Cenário de incerteza persiste apesar do acordo provisório
O mercado petrolífero opera sob forte volatilidade desde que Washington e Teerã anunciaram, no domingo, um acordo provisório de 60 dias para estender a trégua e reabrir o Estreito de Hormuz para toda a navegação. Apesar do otimismo inicial, investidores aguardam os detalhes do memorando de entendimento, que devem ser divulgados ao longo desta semana durante a reunião dos líderes do G7 em Évian-les-Bains, na França. O presidente Donald Trump confirmou que o acordo foi assinado, mas ainda não há clareza sobre as contrapartidas.
A ausência de informações concretas mantém os preços pressionados. Analistas apontam que a reabertura do estreito, por onde passa cerca de 20% do petróleo mundial, reduziria os prêmios de risco que vinham sustentando as cotações. No entanto, a persistência de tensões regionais e a falta de transparência nos termos podem prolongar a cautela. Acompanhe as atualizações na seção de Exterior do SpaceMoney.
Executivos de petroleiras mantêm cautela sobre a reabertura do estreito
Embora a possibilidade de paz seja bem-vinda, os executivos das principais empresas de navegação de petróleo permanecem cautelosos quanto à retomada total do tráfego no Estreito de Hormuz.

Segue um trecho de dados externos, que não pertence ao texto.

File: src/rtl/pwm_ramp_ctrl.sv
// rtl/pwm_ramp_ctrl.sv - ramps a pwm duty_cycle to a target in clamped steps at a prescaled tick rate
// Optional abort input enabled by defining PWM_RAMP_ABORT_EN.
module pwm_ramp_ctrl #(
    parameter int BITS     = 16,
    parameter int PRE_BITS = 8
) (
    input  logic            clk,
    input  logic            reset_n,
    pwm_ramp_ctrl_if.slave  cmd,
    output logic [BITS-1:0] duty_cycle,
    output logic            busy,
    output logic            done
`ifdef PWM_RAMP_ABORT_EN
    ,
    input  logic            abort
`endif
);

    typedef enum logic {
        IDLE = 1'b0,
        RAMP = 1'b1
    } state_t;

    state_t              state;
    state_t              state_nxt;
    logic [BITS-1:0]     target_q;
    logic [BITS-1:0]     step_q;
    logic [PRE_BITS-1:0] pre_q;
    logic [PRE_BITS-1:0] tick_cnt;
    logic                dir_up;

    logic                accept;
    logic                abort_in;
    logic                step_en;
    logic [BITS:0]       up_sum;
    logic [BITS-1:0]     down_gap;
    logic [BITS-1:0]     duty_nxt;

`ifdef PWM_RAMP_ABORT_EN
    assign abort_in = abort;
`else
    assign abort_in = 1'b0;
`endif

    assign cmd.cmd_ready = (state == IDLE);
    assign busy          = (state == RAMP);

    always_comb begin
        state_nxt = state;
        accept    = (state == IDLE) && cmd.cmd_valid;
        step_en   = 1'b0;
        up_sum    = {1'b0, duty_cycle} + {1'b0, step_q};
        down_gap  = duty_cycle - target_q;
        duty_nxt  = duty_cycle;
        // The extra sum bit keeps a step near full scale from wrapping before the clamp.
        if (dir_up) begin
            duty_nxt = (up_sum >= {1'b0, target_q}) ? target_q : up_sum[BITS-1:0];
        end else begin
            duty_nxt = (down_gap <= step_q) ? target_q : (duty_cycle - step_q);
        end
        case (state)
            IDLE: begin
                if (accept && (cmd.cmd_target != duty_cycle)) begin
                    state_nxt = RAMP;
                end
            end
            RAMP: begin
                if (abort_in) begin
                    state_nxt = IDLE;
                end else if (tick_cnt == '0) begin
                    step_en = 1'b1;
                    if (duty_nxt == target_q) begin
                        state_nxt = IDLE;
                    end
                end
            end
            default: state_nxt = IDLE;
        endcase
    end

    always_ff @(posedge clk or negedge reset_n) begin
        if (!reset_n) begin
            state <= IDLE;
        end else begin
            state <= state_nxt;
        end
    end

    always_ff @(posedge clk or negedge reset_n) begin
        if (!reset_n) begin
            duty_cycle <= '0;
            done       <= 1'b0;
            target_q   <= '0;
            step_q     <= '0;
            pre_q      <= '0;
            tick_cnt   <= '0;
            dir_up     <= 1'b0;
        end else begin
            done <= 1'b0;
            if (accept) begin
                target_q <= cmd.cmd_target;
                step_q   <= (cmd.cmd_step == '0) ? {{(BITS-1){1'b0}}, 1'b1} : cmd.cmd_step;
                pre_q    <= cmd.cmd_pre;
                tick_cnt <= cmd.cmd_pre;
                dir_up   <= (cmd.cmd_target > duty_cycle);
                if (cmd.cmd_target == duty_cycle) begin
                    done <= 1'b1;
                end
            end else if ((state == RAMP) && !abort_in) begin
                if (step_en) begin
                    tick_cnt   <= pre_q;
                    duty_cycle <= duty_nxt;
                    if (duty_nxt == target_q) begin
                        done <= 1'b1;
                    end
                end else begin
                    tick_cnt <= tick_cnt - 1'b1;
                end
            end
        end
    end

endmodule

A incerteza sobre a implementação efetiva do cessar-fogo e a confiabilidade das garantias iranianas ainda geram hesitação no setor. Autoridades do setor de transporte marítimo indicam que aguardarão sinais concretos antes de retomar as operações normais na região.
A cautela reflete o histórico de volatilidade no Oriente Médio e os riscos de seguros elevados que ainda incidem sobre as embarcações. Mesmo com a trégua, os armadores avaliam que a normalização completa do trânsito pode levar semanas ou meses, dependendo do progresso das negociações diplomáticas. Enquanto isso, as rotas alternativas e os custos extras continuam pesando na logística global.

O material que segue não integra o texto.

<file path="config.mk">
export PLATFORM = sky130hd
export DESIGN_NAME = bus_rx_frame
export DESIGN_NICKNAME = d
export VERILOG_FILES = /design/src/rtl/i3c_pkg.sv /design/src/rtl/rx_holding_reg.sv /design/src/rtl/bus_rx_frame.sv
export SDC_FILE = /design/constraint.sdc
export NUM_CORES = 1
export LEC_CHECK = 0
export CELL_PAD_IN_SITES_DETAIL_PLACEMENT = 1
export CELL_PAD_IN_SITES_GLOBAL_PLACEMENT = 1
export CORE_MARGIN = 2
export CORE_UTILIZATION = 31
export DETAILED_ROUTE_END_ITERATION = 10
export PLACE_DENSITY_LB_ADDON = 0.1
export SLEW_MARGIN = 20
export SYNTH_ARGS = -nofsm -noshare
export SYNTH_HDL_FRONTEND = slang
export SYNTH_HIERARCHICAL = 1
export SYNTH_SLANG_ARGS = --single-unit
</file>
<file path="constraint.sdc">
create_clock -name clk_i -period 1.7 [get_ports clk_i]
set_input_delay 0.34 -clock clk_i [delete_from_list [all_inputs] [get_ports clk_i]]
set_output_delay 0.34 -clock clk_i [all_outputs]
set_load 0.02 [all_outputs]
</file>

Impacto nos mercados e perspectivas para o petróleo
A queda do petróleo para mínimas de três meses tem implicações diretas para as bolsas e moedas de países exportadores. O barril abaixo de US$ 80 pressiona as receitas de nações como Arábia Saudita e Rússia, enquanto beneficia importadores como Índia e Japão. No mercado futuro, a curva de contratos indica expectativa de estabilização nos preços caso o acordo se consolide, mas novos choques geopolíticos podem reverter o movimento rapidamente.

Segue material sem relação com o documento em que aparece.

==> src/rtl/sync_fifo_param.sv <==
// Single-clock FIFO around a simple-dual-port register array with registered read.
// Provides occupancy count, full/empty/threshold flags and sticky overflow/underflow.
module sync_fifo_param #(
   parameter int DATA_W   = 8,
   parameter int ADDR_W   = 4,
   parameter int AF_LEVEL = 14,
   parameter int AE_LEVEL = 2
) (
   input  logic              clk,
   input  logic              rst,
   input  logic              wr_en,
   input  logic [DATA_W-1:0] wr_data,
   input  logic              rd_en,
   output logic [DATA_W-1:0] rd_data,
   output logic              rd_valid,
   output logic              full,
   output logic              empty,
   output logic              almost_full,
   output logic              almost_empty,
   output logic [ADDR_W:0]   count,
   output logic              overflow,
   output logic              underflow,
   input  logic              clr_err
);

   localparam int DEPTH = 2 ** ADDR_W;

   localparam logic [ADDR_W:0]   DEPTH_CNT = (ADDR_W + 1)'(DEPTH);
   localparam logic [ADDR_W:0]   AF_CNT    = (ADDR_W + 1)'(AF_LEVEL);
   localparam logic [ADDR_W:0]   AE_CNT    = (ADDR_W + 1)'(AE_LEVEL);
   localparam logic [ADDR_W:0]   CNT_ONE   = (ADDR_W + 1)'(1);
   localparam logic [ADDR_W-1:0] PTR_ONE   = ADDR_W'(1);

   logic [DATA_W-1:0] mem [0:DEPTH-1];

   logic [ADDR_W-1:0] wr_ptr_reg, wr_ptr_next;
   logic [ADDR_W-1:0] rd_ptr_reg, rd_ptr_next;
   logic [ADDR_W:0]   count_reg, count_next;
   logic [DATA_W-1:0] rd_data_reg;
   logic              rd_valid_reg;
   logic              overflow_reg, overflow_next;
   logic              underflow_reg, underflow_next;

   logic full_int, empty_int;
   logic wr_acc, rd_acc;

   // Flags come straight from the registered count, so they track the post-edge state.
   assign full_int  = (count_reg == DEPTH_CNT);
   assign empty_int = (count_reg == '0);
   assign wr_acc    = wr_en & ~full_int;
   assign rd_acc    = rd_en & ~empty_int;

   always_comb begin
      wr_ptr_next    = wr_ptr_reg;
      rd_ptr_next    = rd_ptr_reg;
      count_next     = count_reg;
      overflow_next  = overflow_reg;
      underflow_next = underflow_reg;

      if (wr_acc) begin
         wr_ptr_next = wr_ptr_reg + PTR_ONE;
      end
      if (rd_acc) begin
         rd_ptr_next = rd_ptr_reg + PTR_ONE;
      end

      unique case ({wr_acc, rd_acc})
         2'b10:   count_next = count_reg + CNT_ONE;
         2'b01:   count_next = count_reg - CNT_ONE;
         default: count_next = count_reg;
      endcase

      // A fresh error on the same edge as clr_err keeps the flag set.
      if (clr_err) begin
         overflow_next  = 1'b0;
         underflow_next = 1'b0;
      end
      if (wr_en & full_int) begin
         overflow_next = 1'b1;
      end
      if (rd_en & empty_int) begin
         underflow_next = 1'b1;
      end
   end

   always_ff @(posedge clk) begin
      if (rst) begin
         wr_ptr_reg    <= '0;
         rd_ptr_reg    <= '0;
         count_reg     <= '0;
         overflow_reg  <= 1'b0;
         underflow_reg <= 1'b0;
      end else begin
         wr_ptr_reg    <= wr_ptr_next;
         rd_ptr_reg    <= rd_ptr_next;
         count_reg     <= count_next;
         overflow_reg  <= overflow_next;
         underflow_reg <= underflow_next;
      end
   end

   // Array write port; contents survive reset, but a write during reset is discarded.
   always_ff @(posedge clk) begin
      if (!rst && wr_acc) begin
         mem[wr_ptr_reg] <= wr_data;
      end
   end

   // Registered read port; rd_data holds its value between pops.
   always_ff @(posedge clk) begin
      if (rst) begin
         rd_data_reg  <= '0;
         rd_valid_reg <= 1'b0;
      end else begin
         rd_valid_reg <= rd_acc;
         if (rd_acc) begin
            rd_data_reg <= mem[rd_ptr_reg];
         end
      end
   end

   assign rd_data      = rd_data_reg;
   assign rd_valid     = rd_valid_reg;
   assign full         = full_int;
   assign empty        = empty_int;
   assign almost_full  = (count_reg >= AF_CNT);
   assign almost_empty = (count_reg <= AE_CNT);
   assign count        = count_reg;
   assign overflow     = overflow_reg;
   assign underflow    = underflow_reg;

endmodule

==> config.mk <==
export PLATFORM = sky130hd
export DESIGN_NAME = sync_fifo_param
export DESIGN_NICKNAME = d
export VERILOG_FILES = /design/src/rtl/sync_fifo_param.sv
export SDC_FILE = /design/constraint.sdc
export NUM_CORES = 1
export LEC_CHECK = 0
export BUFFER_PORTS_ARGS = -buffer_cell sky130_fd_sc_hd__buf_2
export CAP_MARGIN = 0
export CORE_ASPECT_RATIO = 1.5
export CORE_MARGIN = 2
export CORE_UTILIZATION = 46
export DETAILED_ROUTE_END_ITERATION = 8
export PLACE_DENSITY = 0.74
export RECOVER_POWER = 50
export SYNTH_ARGS = -nofsm -noshare
export SYNTH_HDL_FRONTEND = slang
export SYNTH_SLANG_ARGS = --single-unit
export TNS_END_PERCENT = 20
==> constraint.sdc <==
create_clock -name clk -period 2.5 [get_ports clk]
set_input_delay 0.5 -clock clk [delete_from_list [all_inputs] [get_ports clk]]
set_output_delay 0.5 -clock clk [all_outputs]
set_load 0.01 [all_outputs]
==> impl_metrics.toml <==
[route]
met1Wirelength_mm = 4.80
initialDrtViolationCount = 219
avgRoutedWirePerCell_um = 20.0
top_layer = "met4"
drc = 0
wl_met2_mm = 6.99
routed_wl_mm = 12.7
firstDrtPassIters = 4
via_per_inst = 5.63
antenna_left = 0
num_vias = 3563
met3_length_um = 578

[worst_setup_path]
required_ns = 2.81
critPathMaxFanout = 4
setup.worst_path.end_class = "register"
r2r_start = "count[3]$_SDFFE_PP0P_"
critPathLaunch = "count[3]$_SDFFE_PP0P_"
reg2reg_slack_ns = -0.06
crit_arrival_ns = 2.86
critical_path.startpoint_type = "register"
crit_type = "reg2reg"

[timing]
hold_viol = 0
setup_slack_ns = -0.0565
period_minus_slack_ns = 2.56
clock_skew_ns = 0.00656
slew_violations = 0
setup_viol = 1
rsz0062_at_grt = "yes"
worst_pin_slew_ns = 0.841
whs_ns = 0.332
fin_crit_sh_pct = 102
max_freq_mhz = 391
slew_headroom_pct = 43.9

[synth]
syn_avg_cell_area_um2 = 15.2
syn_area_um2 = 6100
synth-compound-area-share_pct = 5.54
synth-adder-area-share_pct = 2.17
synth_enable_flop_cells = 128
ys_warn_count = 0
synth_top_cell_area_share_pct = 63.0
synth_top_family_by_area = "multiplexers"
yosys-top-cells-count = "128 x edfxtp_1, 66 x mux2i_1, 44 x nor2_1"
synth_area_leaders = "edfxtp_1 63%, mux2i_1 11%, dfxtp_1 7.9%"
synth_top_area_cell = "edfxtp_1"
synthXorXnorAreaFrac_pct = 1.15
ys_types = 35
synthArstFlopShare_pct = 0
synthFlopType = "edfxtp_1"
synth_nets = 424
synth-seq-cells = 152
yosysSeqAreaShare_pct = 70.9
synth_mux_area_share_pct = 11.0
synth-simple-area-share_pct = 6.52
yosysMostFrequentCell = "edfxtp_1"
synthCells = 401

[final_layout]
largest_reg_flops = 128
multi_input_area_um2 = 1640
n_antenna_cell = 0
nets = 484
fill_cells = 998
drive_gt1_share_pct = 20.7
syn_to_final_growth_pct = 19.4
seq_area_um2 = 4340

[floorplan]
initial_core_util_pct = 47.1
coreArea_um2 = 13000
fp.dieH_um = 145
io_pins = 33
die_x_um = 98.0
die_area_um2 = 14200
rows = 51

[status]
violations = "negative setup slack"
status = "finished, violations left"

[clock_tree]
cts_tree = "done"
clock_latency_ns = 0.42
cts_buffers = 17
h-tree-depth = 4
clock_tree.buffer_depth = 2
clk_pin_slew_ns = 0.06
clock_sinks = 152
cts_root_buf = "clkbuf_16"
cts_hold_buf = 0

[pwr]
power_mw = 7.12
p_leak_nw = 2.43
p_per_area_nw_per_um2 = 978
ir_worst_vdd_mv = 0.493

[worst_hold_path]
hp-class = "in2reg"
min_from = "wr_en"

[global_routing]
grt.total_usage_pct = 18.5
grt_pass1_wl_mm = 19.7
grt_antenna_before_repair = 0
grt_remaining_overflow = 0
grt_pass1_vias = 3637
grt_max_degree = 27

[placed_design]
dp_hpwl_mm = 8.57
dpl_worst_slack_ns = -0.0685
gp_congestion = 0.824
io_buffers = 32

[run]
cap_viol_max_count = 0
==> final cells by class <==
class / instances / share of cell area [%]
Sequential cell: 152 / 59.5
Multi-Input combinational cell: 219 / 22.6
Clock buffer: 18 / 5.89
Timing Repair Buffer: 61 / 5.40
Clock inverter: 14 / 3.35
Tap cell: 159 / 2.73
Inverter: 10 / 0.515
==> power by group <==
group          total (mW)  switching (mW)  internal (mW)  leakage [nW]
Sequential           3.03           0.121           2.91          1.35
Clock                2.88           0.996           1.88         0.323
Combinational        1.21           0.704          0.509         0.754
Total                7.12            1.82           5.30          2.43
==> metrics by stage <==
step / setup TNS (ns) / instances / cell area [um^2] / util [%]
floorplan: -0.00367 / 401 / 6140 / -
global placement: 0 / 599 / 6600 / 50.9
detailed placement: -0.0685 / 599 / 6600 / 50.9
CTS: -0.0418 / 632 / 7280 / 56.2
global route: -0.152 / 633 / 7280 / 56.2
finish: -0.0565 / 633 / 7280 / 56.2
==> cell usage in the layout (no fill, tap or decap), types with 3 or more instances in the layout <==
master / netlist / final
xnor2_1: 3 / 3
clkinv_4: 0 / 4
nor4_1: 8 / 8
nand3b_1: 4 / 4
edfxtp_1: 128 / 128
clkbuf_16: 0 / 17
nand3_1: 3 / 3
buf_4: 5 / 27
nand2_1: 8 / 8
a211oi_1: 8 / 8
buf_2: 6 / 24
or3b_1: 3 / 3
mux2i_1: 66 / 66
o22ai_1: 32 / 32
xor2_1: 5 / 5
a21oi_1: 6 / 5
clkbuf_1: 4 / 9
bufinv_16: 0 / 6
ha_1: 9 / 8
nor2_1: 44 / 44
dfxtp_2: 0 / 3
inv_1: 10 / 9
dfxtp_1: 24 / 19
==> worst paths after layout <==
| path | endpoint | cells after the start |
|---|---|---|
| setup / recovery | count[4]$_SDFFE_PP0P_ | 11 |
| hold / removal | overflow$_SDFFE_PP0P_ | 3 |
| setup reg to reg | count[4]$_SDFFE_PP0P_ | 11 |
| hold reg to reg | rd_data[5]$_SDFFE_PP0P_ | 2 |
==> per-layer routing <==
| metal | vias up | global-route usage, % |
|---|---|---|
| met4 | 0 | 7.99 |
| li1 | 1654 | - |
| met5 | - | 0 |
| met3 | 24 | 4.43 |
| met2 | 122 | 33.3 |
| met1 | 1763 | 20.6 |
==> repair_timing <==
item,in CTS,in global routing
resized for setup,1,1
setup endpoints to repair,1,1
setup buffers,1,1
cloned,0,0
pin swaps,4,2
==> critical path: stages (launching register included) <==
cell and delay, ns:
dfxtp_4 0.35, nor4_4 0.38, a21boi_2 0.11, inv_1 0.10, ha_4 0.16, inv_2 0.05, fa_2 0.34, nor2b_2 0.16
o21ai_2 0.07, nand3_1 0.07, or3b_1 0.36, mux2_2 0.28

Para os próximos dias, a atenção se volta para as declarações dos líderes do G7 e para qualquer sinal de avanço nas negociações entre EUA e Irã. A divulgação do memorando de entendimento deve trazer clareza sobre o cronograma de reabertura e as condições do cessar-fogo, fatores que determinarão a direção dos preços no curto prazo. Enquanto isso, a volatilidade deve persistir.